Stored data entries
________________________

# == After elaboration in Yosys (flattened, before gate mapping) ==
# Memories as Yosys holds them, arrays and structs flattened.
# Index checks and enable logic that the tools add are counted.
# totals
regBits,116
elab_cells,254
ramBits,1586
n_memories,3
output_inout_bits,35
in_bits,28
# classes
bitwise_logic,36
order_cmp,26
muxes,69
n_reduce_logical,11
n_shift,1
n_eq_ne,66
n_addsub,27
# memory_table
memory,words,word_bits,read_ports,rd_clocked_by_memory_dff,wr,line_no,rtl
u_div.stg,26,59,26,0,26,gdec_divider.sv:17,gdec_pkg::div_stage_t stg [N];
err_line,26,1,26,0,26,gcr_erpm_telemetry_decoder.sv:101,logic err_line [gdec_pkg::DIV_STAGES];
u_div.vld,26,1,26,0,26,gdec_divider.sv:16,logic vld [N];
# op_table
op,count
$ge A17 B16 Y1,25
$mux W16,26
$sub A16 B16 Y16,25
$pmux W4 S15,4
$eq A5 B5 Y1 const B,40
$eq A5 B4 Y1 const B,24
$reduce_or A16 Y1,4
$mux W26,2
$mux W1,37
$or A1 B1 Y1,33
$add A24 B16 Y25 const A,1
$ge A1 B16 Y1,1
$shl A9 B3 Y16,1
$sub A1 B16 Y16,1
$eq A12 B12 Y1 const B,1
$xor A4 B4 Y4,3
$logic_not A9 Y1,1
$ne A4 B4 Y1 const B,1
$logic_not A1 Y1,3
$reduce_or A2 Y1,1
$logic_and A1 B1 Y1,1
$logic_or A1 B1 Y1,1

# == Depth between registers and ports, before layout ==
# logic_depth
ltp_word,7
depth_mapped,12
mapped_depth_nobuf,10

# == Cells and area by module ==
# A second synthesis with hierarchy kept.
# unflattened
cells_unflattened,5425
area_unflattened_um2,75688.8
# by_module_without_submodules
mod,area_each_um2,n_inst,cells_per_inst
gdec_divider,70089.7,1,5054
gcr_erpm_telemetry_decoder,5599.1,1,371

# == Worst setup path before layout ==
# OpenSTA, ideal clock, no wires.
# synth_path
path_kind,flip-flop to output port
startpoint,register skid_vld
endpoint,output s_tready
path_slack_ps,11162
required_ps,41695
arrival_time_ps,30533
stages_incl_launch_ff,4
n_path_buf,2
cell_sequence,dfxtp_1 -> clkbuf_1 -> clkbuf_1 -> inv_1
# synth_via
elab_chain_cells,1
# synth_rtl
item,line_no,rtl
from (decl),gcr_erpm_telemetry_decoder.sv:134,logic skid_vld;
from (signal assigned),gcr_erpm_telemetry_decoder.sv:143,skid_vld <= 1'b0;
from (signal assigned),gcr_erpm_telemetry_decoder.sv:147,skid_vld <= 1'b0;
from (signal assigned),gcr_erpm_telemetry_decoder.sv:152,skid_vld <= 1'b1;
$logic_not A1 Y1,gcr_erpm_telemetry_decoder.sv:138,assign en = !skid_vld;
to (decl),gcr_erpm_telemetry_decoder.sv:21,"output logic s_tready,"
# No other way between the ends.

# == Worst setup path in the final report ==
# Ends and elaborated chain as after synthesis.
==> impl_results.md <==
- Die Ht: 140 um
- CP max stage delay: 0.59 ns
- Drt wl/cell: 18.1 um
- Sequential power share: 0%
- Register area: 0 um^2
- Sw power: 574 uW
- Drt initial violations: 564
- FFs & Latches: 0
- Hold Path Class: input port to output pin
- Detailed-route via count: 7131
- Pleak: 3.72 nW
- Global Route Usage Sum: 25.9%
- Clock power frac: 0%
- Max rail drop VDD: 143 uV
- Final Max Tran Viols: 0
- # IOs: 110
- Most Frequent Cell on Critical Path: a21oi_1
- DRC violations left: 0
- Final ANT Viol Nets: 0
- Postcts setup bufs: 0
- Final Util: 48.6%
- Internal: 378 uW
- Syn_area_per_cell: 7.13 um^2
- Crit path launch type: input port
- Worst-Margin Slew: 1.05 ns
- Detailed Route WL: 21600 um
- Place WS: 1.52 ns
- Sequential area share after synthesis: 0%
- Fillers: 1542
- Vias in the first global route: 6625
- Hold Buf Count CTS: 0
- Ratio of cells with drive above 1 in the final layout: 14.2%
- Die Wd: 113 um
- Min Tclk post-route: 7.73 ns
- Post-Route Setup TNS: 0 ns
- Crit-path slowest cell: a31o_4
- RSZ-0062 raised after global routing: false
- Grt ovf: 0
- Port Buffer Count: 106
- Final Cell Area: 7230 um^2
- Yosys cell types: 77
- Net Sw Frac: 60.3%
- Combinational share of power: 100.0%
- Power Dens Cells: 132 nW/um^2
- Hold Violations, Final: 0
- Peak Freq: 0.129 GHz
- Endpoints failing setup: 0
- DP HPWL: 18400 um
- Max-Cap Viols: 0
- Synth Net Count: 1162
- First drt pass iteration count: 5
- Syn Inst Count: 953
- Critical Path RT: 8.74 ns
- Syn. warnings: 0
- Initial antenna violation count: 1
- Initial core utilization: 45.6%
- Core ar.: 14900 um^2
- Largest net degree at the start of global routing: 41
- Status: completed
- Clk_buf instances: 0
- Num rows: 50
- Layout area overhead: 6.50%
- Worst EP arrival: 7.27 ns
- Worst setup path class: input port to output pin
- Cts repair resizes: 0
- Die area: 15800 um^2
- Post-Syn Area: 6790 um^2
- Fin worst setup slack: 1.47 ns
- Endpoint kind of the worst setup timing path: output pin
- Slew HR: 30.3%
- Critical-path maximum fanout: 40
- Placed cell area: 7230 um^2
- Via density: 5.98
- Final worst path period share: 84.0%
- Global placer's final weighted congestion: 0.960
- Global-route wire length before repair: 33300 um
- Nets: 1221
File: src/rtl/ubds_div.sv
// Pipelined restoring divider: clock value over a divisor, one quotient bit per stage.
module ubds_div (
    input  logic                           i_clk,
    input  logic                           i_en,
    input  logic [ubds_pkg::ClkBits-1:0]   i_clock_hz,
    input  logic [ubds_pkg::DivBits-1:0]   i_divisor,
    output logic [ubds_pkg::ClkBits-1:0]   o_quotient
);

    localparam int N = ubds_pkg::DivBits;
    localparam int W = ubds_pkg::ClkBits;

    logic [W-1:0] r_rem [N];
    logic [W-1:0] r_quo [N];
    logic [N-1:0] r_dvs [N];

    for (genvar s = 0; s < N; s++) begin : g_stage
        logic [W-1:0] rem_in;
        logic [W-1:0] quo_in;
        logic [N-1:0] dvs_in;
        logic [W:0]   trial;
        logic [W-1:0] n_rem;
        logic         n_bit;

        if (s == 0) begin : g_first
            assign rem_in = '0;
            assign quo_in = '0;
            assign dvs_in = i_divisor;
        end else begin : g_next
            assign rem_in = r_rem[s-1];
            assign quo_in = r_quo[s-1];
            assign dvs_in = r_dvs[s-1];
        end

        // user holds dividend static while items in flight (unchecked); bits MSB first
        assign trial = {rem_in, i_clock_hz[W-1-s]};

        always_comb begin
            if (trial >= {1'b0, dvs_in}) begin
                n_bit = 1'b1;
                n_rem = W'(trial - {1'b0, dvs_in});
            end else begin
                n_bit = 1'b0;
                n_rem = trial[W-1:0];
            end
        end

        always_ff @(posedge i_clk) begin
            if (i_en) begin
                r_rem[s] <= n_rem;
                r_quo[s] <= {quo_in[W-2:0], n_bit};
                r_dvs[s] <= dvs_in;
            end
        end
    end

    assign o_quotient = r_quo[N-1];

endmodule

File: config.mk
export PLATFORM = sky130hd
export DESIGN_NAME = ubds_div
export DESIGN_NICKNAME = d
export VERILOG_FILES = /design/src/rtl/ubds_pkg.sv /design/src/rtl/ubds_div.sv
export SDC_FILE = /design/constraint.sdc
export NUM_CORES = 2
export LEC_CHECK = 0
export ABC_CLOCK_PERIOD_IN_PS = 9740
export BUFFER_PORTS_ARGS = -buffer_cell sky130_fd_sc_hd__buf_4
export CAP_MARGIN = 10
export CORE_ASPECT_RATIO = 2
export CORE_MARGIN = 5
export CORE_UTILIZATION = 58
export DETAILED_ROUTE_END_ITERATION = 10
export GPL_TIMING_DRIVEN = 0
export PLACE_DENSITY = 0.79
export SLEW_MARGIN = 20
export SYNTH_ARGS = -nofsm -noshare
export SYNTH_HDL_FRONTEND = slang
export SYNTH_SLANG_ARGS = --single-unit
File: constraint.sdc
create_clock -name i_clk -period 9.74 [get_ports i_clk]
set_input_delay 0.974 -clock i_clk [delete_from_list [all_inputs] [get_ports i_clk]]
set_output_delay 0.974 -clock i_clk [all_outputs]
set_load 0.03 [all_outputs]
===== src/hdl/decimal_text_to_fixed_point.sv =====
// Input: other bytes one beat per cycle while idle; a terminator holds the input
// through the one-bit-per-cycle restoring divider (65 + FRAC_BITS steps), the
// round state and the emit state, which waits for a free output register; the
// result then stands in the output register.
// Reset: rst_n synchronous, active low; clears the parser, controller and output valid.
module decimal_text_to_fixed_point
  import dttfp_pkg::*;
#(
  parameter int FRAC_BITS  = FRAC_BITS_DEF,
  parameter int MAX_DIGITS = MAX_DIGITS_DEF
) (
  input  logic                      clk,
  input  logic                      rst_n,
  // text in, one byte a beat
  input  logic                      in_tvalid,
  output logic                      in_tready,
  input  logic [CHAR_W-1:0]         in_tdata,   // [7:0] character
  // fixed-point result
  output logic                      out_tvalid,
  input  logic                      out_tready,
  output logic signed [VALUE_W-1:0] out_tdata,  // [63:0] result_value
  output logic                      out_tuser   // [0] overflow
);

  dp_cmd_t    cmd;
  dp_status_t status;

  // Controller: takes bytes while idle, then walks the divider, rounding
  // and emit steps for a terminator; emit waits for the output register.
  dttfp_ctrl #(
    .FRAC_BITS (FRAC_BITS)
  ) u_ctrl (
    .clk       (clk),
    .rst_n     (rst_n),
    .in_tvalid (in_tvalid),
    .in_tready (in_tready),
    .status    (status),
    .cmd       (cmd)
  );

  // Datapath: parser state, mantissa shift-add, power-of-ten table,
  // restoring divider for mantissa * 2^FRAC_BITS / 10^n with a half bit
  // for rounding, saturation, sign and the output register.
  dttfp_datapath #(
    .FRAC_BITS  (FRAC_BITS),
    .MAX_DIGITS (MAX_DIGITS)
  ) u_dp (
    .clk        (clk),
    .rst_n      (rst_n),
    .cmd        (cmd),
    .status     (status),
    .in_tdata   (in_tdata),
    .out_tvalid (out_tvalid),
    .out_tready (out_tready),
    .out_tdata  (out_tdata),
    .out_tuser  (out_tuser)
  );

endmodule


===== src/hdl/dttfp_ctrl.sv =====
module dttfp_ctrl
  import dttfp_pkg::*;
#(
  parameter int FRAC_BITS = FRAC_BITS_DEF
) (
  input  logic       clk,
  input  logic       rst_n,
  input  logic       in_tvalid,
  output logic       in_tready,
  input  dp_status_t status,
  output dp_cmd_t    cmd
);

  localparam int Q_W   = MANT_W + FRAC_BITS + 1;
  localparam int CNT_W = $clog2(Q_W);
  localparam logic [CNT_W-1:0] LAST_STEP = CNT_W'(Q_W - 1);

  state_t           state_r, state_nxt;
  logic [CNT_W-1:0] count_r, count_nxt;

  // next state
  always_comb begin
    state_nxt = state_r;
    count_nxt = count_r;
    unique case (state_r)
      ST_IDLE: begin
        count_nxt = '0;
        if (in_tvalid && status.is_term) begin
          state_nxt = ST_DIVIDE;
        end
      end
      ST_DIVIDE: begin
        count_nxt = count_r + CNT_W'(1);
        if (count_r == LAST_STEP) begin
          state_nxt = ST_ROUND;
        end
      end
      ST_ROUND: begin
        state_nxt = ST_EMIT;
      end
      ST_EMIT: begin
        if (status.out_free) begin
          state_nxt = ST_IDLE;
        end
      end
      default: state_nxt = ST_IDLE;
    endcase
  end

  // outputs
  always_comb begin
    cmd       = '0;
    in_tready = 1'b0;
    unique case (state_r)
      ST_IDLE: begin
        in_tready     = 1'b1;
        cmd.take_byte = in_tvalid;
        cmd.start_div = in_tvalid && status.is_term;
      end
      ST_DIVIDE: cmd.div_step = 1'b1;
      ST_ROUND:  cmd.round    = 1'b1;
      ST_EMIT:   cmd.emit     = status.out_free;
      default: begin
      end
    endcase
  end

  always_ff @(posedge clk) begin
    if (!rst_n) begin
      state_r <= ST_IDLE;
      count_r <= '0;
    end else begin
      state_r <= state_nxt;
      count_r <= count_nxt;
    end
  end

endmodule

________________________

_REQUIRED ACTION_: Which lines in the records above contain the string "before"? Copy them.

_EXERCISE RESPONSE_:
# == After elaboration in Yosys (flattened, before gate mapping) ==
# == Depth between registers and ports, before layout ==
# == Worst setup path before layout ==
- Global-route wire length before repair: 33300 um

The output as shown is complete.